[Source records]
⟨
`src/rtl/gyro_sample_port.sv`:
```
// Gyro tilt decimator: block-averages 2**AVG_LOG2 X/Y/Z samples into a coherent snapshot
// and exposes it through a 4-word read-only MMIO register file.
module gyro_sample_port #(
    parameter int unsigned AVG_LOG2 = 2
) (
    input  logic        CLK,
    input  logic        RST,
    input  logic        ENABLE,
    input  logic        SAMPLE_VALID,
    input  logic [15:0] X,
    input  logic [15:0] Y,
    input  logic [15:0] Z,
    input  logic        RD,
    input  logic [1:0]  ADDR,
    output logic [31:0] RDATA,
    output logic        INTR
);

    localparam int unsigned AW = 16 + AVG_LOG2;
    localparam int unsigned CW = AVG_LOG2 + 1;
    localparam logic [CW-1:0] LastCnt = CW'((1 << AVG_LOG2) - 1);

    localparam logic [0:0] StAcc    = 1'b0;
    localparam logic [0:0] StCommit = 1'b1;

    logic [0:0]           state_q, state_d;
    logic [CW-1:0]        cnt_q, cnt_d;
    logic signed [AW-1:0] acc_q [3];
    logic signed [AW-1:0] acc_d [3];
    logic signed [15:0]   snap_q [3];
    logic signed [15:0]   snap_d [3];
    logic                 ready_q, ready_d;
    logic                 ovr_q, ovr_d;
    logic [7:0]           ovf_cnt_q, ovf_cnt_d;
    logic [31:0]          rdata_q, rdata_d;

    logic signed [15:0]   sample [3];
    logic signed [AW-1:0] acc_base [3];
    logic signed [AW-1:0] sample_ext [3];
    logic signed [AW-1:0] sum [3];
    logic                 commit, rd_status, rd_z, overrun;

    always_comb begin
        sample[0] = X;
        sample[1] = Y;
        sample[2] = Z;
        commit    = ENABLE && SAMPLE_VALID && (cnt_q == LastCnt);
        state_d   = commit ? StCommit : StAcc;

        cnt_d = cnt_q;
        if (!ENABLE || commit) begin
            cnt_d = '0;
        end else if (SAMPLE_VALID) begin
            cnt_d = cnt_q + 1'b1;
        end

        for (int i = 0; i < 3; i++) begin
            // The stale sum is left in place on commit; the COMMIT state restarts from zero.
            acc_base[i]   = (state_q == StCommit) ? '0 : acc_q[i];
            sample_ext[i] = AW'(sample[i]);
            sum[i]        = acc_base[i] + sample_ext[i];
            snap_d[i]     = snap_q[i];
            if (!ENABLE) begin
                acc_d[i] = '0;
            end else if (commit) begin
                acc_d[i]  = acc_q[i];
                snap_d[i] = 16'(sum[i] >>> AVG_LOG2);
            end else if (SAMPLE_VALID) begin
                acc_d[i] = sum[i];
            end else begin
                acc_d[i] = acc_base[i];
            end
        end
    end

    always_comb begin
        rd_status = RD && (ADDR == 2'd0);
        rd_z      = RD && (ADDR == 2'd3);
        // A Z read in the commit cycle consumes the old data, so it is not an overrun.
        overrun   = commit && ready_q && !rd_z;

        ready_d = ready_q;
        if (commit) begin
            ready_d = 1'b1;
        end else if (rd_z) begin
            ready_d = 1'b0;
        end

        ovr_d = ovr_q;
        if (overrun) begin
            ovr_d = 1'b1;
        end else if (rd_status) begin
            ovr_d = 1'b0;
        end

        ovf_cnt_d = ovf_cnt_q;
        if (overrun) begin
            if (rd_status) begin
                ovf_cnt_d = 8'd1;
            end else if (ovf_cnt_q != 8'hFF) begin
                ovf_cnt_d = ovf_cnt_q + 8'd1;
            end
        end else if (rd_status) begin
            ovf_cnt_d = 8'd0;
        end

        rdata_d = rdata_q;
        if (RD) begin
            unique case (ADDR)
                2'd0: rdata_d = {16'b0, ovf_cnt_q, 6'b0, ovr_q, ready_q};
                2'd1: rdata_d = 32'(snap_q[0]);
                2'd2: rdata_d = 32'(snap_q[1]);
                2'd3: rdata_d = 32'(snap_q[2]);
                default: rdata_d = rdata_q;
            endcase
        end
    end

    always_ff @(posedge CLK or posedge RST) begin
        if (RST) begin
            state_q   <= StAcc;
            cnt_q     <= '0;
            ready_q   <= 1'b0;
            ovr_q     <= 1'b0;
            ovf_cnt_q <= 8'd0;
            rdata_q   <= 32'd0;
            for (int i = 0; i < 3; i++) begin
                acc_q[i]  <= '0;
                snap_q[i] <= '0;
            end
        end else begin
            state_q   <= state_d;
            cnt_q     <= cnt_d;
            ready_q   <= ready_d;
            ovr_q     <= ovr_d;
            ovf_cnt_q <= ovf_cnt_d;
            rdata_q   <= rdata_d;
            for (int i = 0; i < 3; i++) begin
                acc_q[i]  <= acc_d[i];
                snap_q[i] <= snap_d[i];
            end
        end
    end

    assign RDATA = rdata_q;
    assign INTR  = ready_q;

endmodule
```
⟩
About this task =>
For every line in the data above that has the string "output", return that line.

Written solution =>
    output logic [31:0] RDATA,
    output logic        INTR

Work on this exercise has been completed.